Extracted data entries
»»
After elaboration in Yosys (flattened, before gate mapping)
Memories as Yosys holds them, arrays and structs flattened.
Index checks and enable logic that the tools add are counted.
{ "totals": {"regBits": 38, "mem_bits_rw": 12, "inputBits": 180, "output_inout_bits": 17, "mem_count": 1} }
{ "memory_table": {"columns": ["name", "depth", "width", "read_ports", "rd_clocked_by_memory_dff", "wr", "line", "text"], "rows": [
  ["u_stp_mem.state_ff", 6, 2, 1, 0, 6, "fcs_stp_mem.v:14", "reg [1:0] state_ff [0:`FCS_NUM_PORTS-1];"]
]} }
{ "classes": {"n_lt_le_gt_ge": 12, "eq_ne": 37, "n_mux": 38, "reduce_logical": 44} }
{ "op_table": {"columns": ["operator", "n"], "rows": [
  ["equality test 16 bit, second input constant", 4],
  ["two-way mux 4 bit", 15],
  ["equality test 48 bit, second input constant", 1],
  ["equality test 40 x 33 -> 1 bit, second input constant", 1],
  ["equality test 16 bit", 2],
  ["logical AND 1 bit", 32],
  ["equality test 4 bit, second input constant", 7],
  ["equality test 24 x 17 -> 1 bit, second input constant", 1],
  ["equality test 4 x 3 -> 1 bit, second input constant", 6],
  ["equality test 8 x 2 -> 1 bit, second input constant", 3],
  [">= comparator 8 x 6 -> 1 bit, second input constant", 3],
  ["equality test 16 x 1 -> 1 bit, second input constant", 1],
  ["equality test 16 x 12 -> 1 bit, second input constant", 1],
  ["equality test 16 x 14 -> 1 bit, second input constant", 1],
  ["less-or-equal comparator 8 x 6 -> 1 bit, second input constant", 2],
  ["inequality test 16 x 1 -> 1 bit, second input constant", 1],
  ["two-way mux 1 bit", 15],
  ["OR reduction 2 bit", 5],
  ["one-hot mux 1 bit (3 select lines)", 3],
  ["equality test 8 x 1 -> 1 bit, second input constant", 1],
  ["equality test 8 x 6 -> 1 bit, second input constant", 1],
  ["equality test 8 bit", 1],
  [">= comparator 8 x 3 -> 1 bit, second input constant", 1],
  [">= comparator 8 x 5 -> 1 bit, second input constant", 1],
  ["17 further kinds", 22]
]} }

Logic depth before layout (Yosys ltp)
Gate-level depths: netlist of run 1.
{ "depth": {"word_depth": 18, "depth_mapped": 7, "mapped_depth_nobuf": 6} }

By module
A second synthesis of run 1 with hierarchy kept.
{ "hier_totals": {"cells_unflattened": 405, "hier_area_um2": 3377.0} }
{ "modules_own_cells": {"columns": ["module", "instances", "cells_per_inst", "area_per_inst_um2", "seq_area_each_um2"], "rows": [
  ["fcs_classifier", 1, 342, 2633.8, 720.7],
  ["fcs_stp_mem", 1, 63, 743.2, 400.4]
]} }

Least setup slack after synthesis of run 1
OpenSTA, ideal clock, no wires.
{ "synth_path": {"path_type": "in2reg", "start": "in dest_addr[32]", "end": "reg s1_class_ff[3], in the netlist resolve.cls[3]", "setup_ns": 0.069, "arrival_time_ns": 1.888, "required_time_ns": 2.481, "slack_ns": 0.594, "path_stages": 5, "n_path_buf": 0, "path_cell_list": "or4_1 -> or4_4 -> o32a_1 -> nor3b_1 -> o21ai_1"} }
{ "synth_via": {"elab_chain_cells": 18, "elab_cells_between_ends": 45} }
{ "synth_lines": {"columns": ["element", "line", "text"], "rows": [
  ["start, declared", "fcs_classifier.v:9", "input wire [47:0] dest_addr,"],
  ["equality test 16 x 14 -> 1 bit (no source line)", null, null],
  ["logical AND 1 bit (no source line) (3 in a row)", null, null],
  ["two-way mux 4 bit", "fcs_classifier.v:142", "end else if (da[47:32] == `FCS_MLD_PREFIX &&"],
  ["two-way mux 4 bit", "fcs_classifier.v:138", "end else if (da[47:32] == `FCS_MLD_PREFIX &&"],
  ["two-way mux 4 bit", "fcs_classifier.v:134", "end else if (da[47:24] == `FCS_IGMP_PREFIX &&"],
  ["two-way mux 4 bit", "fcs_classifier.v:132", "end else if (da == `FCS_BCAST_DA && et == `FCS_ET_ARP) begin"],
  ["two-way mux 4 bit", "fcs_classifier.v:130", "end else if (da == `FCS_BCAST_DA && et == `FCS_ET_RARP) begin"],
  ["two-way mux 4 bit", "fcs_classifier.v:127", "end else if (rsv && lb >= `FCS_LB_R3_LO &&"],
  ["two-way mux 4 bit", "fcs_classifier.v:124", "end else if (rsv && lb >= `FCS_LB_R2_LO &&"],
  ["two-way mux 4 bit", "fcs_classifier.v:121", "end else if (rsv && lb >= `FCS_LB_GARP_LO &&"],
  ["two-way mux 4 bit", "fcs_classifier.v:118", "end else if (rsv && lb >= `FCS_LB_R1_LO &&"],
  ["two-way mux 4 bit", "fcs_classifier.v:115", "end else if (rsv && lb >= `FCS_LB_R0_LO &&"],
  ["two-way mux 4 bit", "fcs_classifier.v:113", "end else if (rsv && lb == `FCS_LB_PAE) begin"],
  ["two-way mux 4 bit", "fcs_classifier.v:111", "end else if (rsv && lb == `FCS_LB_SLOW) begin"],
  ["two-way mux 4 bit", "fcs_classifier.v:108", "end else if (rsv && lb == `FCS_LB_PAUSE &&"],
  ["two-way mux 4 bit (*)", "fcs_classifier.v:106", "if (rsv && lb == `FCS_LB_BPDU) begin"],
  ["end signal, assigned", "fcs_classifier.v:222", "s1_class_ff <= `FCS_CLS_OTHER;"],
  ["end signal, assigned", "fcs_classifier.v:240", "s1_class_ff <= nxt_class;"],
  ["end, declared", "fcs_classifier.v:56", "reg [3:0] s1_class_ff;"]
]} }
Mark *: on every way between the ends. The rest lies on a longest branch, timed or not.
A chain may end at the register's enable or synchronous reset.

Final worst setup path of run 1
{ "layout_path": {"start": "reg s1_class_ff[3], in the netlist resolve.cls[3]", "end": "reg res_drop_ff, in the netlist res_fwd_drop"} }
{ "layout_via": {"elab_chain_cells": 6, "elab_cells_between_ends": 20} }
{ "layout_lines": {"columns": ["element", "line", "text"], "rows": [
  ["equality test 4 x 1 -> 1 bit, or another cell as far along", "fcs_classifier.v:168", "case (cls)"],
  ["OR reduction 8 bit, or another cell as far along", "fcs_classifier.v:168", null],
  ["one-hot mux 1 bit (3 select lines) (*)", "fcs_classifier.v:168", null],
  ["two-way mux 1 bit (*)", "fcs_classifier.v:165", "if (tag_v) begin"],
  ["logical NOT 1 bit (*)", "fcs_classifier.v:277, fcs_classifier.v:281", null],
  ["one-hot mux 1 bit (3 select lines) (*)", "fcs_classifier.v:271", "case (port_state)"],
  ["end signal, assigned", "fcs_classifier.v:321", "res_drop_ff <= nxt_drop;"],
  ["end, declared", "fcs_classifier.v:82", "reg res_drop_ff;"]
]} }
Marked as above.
««
What to produce: Every line of the data must be reproduced exactly.

Result of this exercise:
After elaboration in Yosys (flattened, before gate mapping)
Memories as Yosys holds them, arrays and structs flattened.
Index checks and enable logic that the tools add are counted.
{ "totals": {"regBits": 38, "mem_bits_rw": 12, "inputBits": 180, "output_inout_bits": 17, "mem_count": 1} }
{ "memory_table": {"columns": ["name", "depth", "width", "read_ports", "rd_clocked_by_memory_dff", "wr", "line", "text"], "rows": [
  ["u_stp_mem.state_ff", 6, 2, 1, 0, 6, "fcs_stp_mem.v:14", "reg [1:0] state_ff [0:`FCS_NUM_PORTS-1];"]
]} }
{ "classes": {"n_lt_le_gt_ge": 12, "eq_ne": 37, "n_mux": 38, "reduce_logical": 44} }
{ "op_table": {"columns": ["operator", "n"], "rows": [
  ["equality test 16 bit, second input constant", 4],
  ["two-way mux 4 bit", 15],
  ["equality test 48 bit, second input constant", 1],
  ["equality test 40 x 33 -> 1 bit, second input constant", 1],
  ["equality test 16 bit", 2],
  ["logical AND 1 bit", 32],
  ["equality test 4 bit, second input constant", 7],
  ["equality test 24 x 17 -> 1 bit, second input constant", 1],
  ["equality test 4 x 3 -> 1 bit, second input constant", 6],
  ["equality test 8 x 2 -> 1 bit, second input constant", 3],
  [">= comparator 8 x 6 -> 1 bit, second input constant", 3],
  ["equality test 16 x 1 -> 1 bit, second input constant", 1],
  ["equality test 16 x 12 -> 1 bit, second input constant", 1],
  ["equality test 16 x 14 -> 1 bit, second input constant", 1],
  ["less-or-equal comparator 8 x 6 -> 1 bit, second input constant", 2],
  ["inequality test 16 x 1 -> 1 bit, second input constant", 1],
  ["two-way mux 1 bit", 15],
  ["OR reduction 2 bit", 5],
  ["one-hot mux 1 bit (3 select lines)", 3],
  ["equality test 8 x 1 -> 1 bit, second input constant", 1],
  ["equality test 8 x 6 -> 1 bit, second input constant", 1],
  ["equality test 8 bit", 1],
  [">= comparator 8 x 3 -> 1 bit, second input constant", 1],
  [">= comparator 8 x 5 -> 1 bit, second input constant", 1],
  ["17 further kinds", 22]
]} }

Logic depth before layout (Yosys ltp)
Gate-level depths: netlist of run 1.
{ "depth": {"word_depth": 18, "depth_mapped": 7, "mapped_depth_nobuf": 6} }

By module
A second synthesis of run 1 with hierarchy kept.
{ "hier_totals": {"cells_unflattened": 405, "hier_area_um2": 3377.0} }
{ "modules_own_cells": {"columns": ["module", "instances", "cells_per_inst", "area_per_inst_um2", "seq_area_each_um2"], "rows": [
  ["fcs_classifier", 1, 342, 2633.8, 720.7],
  ["fcs_stp_mem", 1, 63, 743.2, 400.4]
]} }

Least setup slack after synthesis of run 1
OpenSTA, ideal clock, no wires.
{ "synth_path": {"path_type": "in2reg", "start": "in dest_addr[32]", "end": "reg s1_class_ff[3], in the netlist resolve.cls[3]", "setup_ns": 0.069, "arrival_time_ns": 1.888, "required_time_ns": 2.481, "slack_ns": 0.594, "path_stages": 5, "n_path_buf": 0, "path_cell_list": "or4_1 -> or4_4 -> o32a_1 -> nor3b_1 -> o21ai_1"} }
{ "synth_via": {"elab_chain_cells": 18, "elab_cells_between_ends": 45} }
{ "synth_lines": {"columns": ["element", "line", "text"], "rows": [
  ["start, declared", "fcs_classifier.v:9", "input wire [47:0] dest_addr,"],
  ["equality test 16 x 14 -> 1 bit (no source line)", null, null],
  ["logical AND 1 bit (no source line) (3 in a row)", null, null],
  ["two-way mux 4 bit", "fcs_classifier.v:142", "end else if (da[47:32] == `FCS_MLD_PREFIX &&"],
  ["two-way mux 4 bit", "fcs_classifier.v:138", "end else if (da[47:32] == `FCS_MLD_PREFIX &&"],
  ["two-way mux 4 bit", "fcs_classifier.v:134", "end else if (da[47:24] == `FCS_IGMP_PREFIX &&"],
  ["two-way mux 4 bit", "fcs_classifier.v:132", "end else if (da == `FCS_BCAST_DA && et == `FCS_ET_ARP) begin"],
  ["two-way mux 4 bit", "fcs_classifier.v:130", "end else if (da == `FCS_BCAST_DA && et == `FCS_ET_RARP) begin"],
  ["two-way mux 4 bit", "fcs_classifier.v:127", "end else if (rsv && lb >= `FCS_LB_R3_LO &&"],
  ["two-way mux 4 bit", "fcs_classifier.v:124", "end else if (rsv && lb >= `FCS_LB_R2_LO &&"],
  ["two-way mux 4 bit", "fcs_classifier.v:121", "end else if (rsv && lb >= `FCS_LB_GARP_LO &&"],
  ["two-way mux 4 bit", "fcs_classifier.v:118", "end else if (rsv && lb >= `FCS_LB_R1_LO &&"],
  ["two-way mux 4 bit", "fcs_classifier.v:115", "end else if (rsv && lb >= `FCS_LB_R0_LO &&"],
  ["two-way mux 4 bit", "fcs_classifier.v:113", "end else if (rsv && lb == `FCS_LB_PAE) begin"],
  ["two-way mux 4 bit", "fcs_classifier.v:111", "end else if (rsv && lb == `FCS_LB_SLOW) begin"],
  ["two-way mux 4 bit", "fcs_classifier.v:108", "end else if (rsv && lb == `FCS_LB_PAUSE &&"],
  ["two-way mux 4 bit (*)", "fcs_classifier.v:106", "if (rsv && lb == `FCS_LB_BPDU) begin"],
  ["end signal, assigned", "fcs_classifier.v:222", "s1_class_ff <= `FCS_CLS_OTHER;"],
  ["end signal, assigned", "fcs_classifier.v:240", "s1_class_ff <= nxt_class;"],
  ["end, declared", "fcs_classifier.v:56", "reg [3:0] s1_class_ff;"]
]} }
Mark *: on every way between the ends. The rest lies on a longest branch, timed or not.
A chain may end at the register's enable or synchronous reset.

Final worst setup path of run 1
{ "layout_path": {"start": "reg s1_class_ff[3], in the netlist resolve.cls[3]", "end": "reg res_drop_ff, in the netlist res_fwd_drop"} }
{ "layout_via": {"elab_chain_cells": 6, "elab_cells_between_ends": 20} }
{ "layout_lines": {"columns": ["element", "line", "text"], "rows": [
  ["equality test 4 x 1 -> 1 bit, or another cell as far along", "fcs_classifier.v:168", "case (cls)"],
  ["OR reduction 8 bit, or another cell as far along", "fcs_classifier.v:168", null],
  ["one-hot mux 1 bit (3 select lines) (*)", "fcs_classifier.v:168", null],
  ["two-way mux 1 bit (*)", "fcs_classifier.v:165", "if (tag_v) begin"],
  ["logical NOT 1 bit (*)", "fcs_classifier.v:277, fcs_classifier.v:281", null],
  ["one-hot mux 1 bit (3 select lines) (*)", "fcs_classifier.v:271", "case (port_state)"],
  ["end signal, assigned", "fcs_classifier.v:321", "res_drop_ff <= nxt_drop;"],
  ["end, declared", "fcs_classifier.v:82", "reg res_drop_ff;"]
]} }
Marked as above.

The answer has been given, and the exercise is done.